Wednesday, June 27, 2007
By BOB LOWRY
Times Staff Writer bob.lowry@htimes.com

Recruiting efforts help Alabama 'catch' Huntsville

In 1991, a poll of national business leaders and decision-makers showed that they viewed Alabama as "backward, redneck and football crazy."

That began to change two years later with Mercedes-Benz's decision to build an assembly plant near Tuscaloosa, Neal Wade, director of the Alabama Development Office, said Tuesday.

"Football crazy has not changed at all, but we have been able to change those first two to some degree," Wade said. "We have had an economic revolution, the world knows what's going on, and we're known as a business-friendly state, a successful state."

Wade said there is not a single "mega-project now that at least won't look at Alabama."

Wade was among the speakers at the Osher Summer Enrichment Series program at the University of Alabama in Huntsville on "The State of the State."

Other speakers included state Sen. Tom Butler, D-Madison; Joe Adams, research coordinator for the Public Affairs Research Council of Alabama; and Howard Thrailkill, a member of the Tennessee Valley Authority board.

Wade said since Dr. Wernher von Braun arrived with the space agency, Huntsville had been the "exception" to the rest of the state's economic doldrums.

"You really began your international revolution in the '50s when von Braun came here, and this city and this period has been known as an international city," he said. "You had attracted a lot of people to this state before Mercedes came that have helped you sustain that growth."

Wade noted that at one time Huntsville marketed itself as "Huntsville, USA," rather than Huntsville, Ala.

"But I think we've (state of Alabama) caught up with you," he said.

Before Mercedes' decision to locate in Alabama, Wade said, national and international companies overlooked the state.

"They didn't know who Alabama was and didn't care who Alabama was," he said. "We were not a state like Florida or Texas or other states like that."

Wade called the Mercedes' deal Alabama's "economic tipping point," adding, "That basically said to international companies that it's OK to consider Alabama."

Butler said when the Mercedes logo was affixed at the top of Legion Field in Birmingham, "It showed a picture worldwide that Alabama was open for business."

Citing Boeing, Honda, Hyundai, Toyota and, most recently, ThyssenKrupp, the German company that will build a $3.9 billion steel mill north of Mobile, Wade said, "We've had some terrific growth since then."

While the state was criticized by some for handing out big incentives to land Mercedes, Wade said Alabama offered less than half of the $1.9 billion Louisiana offered to win ThyssenKrupp.

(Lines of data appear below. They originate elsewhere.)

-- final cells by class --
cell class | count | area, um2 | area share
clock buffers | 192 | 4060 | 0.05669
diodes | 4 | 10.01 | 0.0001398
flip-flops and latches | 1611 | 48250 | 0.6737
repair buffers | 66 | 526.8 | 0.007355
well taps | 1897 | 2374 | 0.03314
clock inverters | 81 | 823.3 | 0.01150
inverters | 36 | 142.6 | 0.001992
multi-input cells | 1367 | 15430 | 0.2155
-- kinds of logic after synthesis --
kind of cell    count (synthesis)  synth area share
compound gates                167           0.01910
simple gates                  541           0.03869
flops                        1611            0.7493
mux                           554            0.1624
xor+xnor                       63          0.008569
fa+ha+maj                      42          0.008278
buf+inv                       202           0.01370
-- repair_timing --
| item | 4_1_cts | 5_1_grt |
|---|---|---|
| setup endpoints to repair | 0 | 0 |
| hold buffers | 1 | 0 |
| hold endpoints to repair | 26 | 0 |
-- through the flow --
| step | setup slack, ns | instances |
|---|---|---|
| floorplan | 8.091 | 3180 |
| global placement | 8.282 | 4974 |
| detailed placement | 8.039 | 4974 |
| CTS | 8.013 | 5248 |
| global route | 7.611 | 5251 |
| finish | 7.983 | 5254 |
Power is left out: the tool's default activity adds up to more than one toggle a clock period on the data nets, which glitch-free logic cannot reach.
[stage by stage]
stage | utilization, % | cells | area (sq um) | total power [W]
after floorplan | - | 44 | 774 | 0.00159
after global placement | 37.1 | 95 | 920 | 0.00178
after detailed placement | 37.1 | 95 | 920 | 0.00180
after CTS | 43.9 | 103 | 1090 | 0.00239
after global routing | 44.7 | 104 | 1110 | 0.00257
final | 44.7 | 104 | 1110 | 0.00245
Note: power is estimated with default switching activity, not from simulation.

"When those families in Germany realized they were either going to Louisiana or Alabama, they started looking at schools, they started looking at housing, they started looking at what is available to them, they started looking at what is available to their families," he said. "All of that plays into the decision process."

But Wade said dollar incentives and tax breaks are no longer the major selling points for luring industry.

"I believe the driving point now is the work force," he said. "I believe that's the defining issue in economic development. I believe a company wants to make sure, they want to be guaranteed they can get a trainable work force."

Wade said that was evident when Verizon selected Huntsville as the site for a $44 million wireless call center. He said studies by Verizon showed that its employee base likely would be a combination of college students and the spouses of the nearly 5,000 federal employees transferring to the area under BRAC.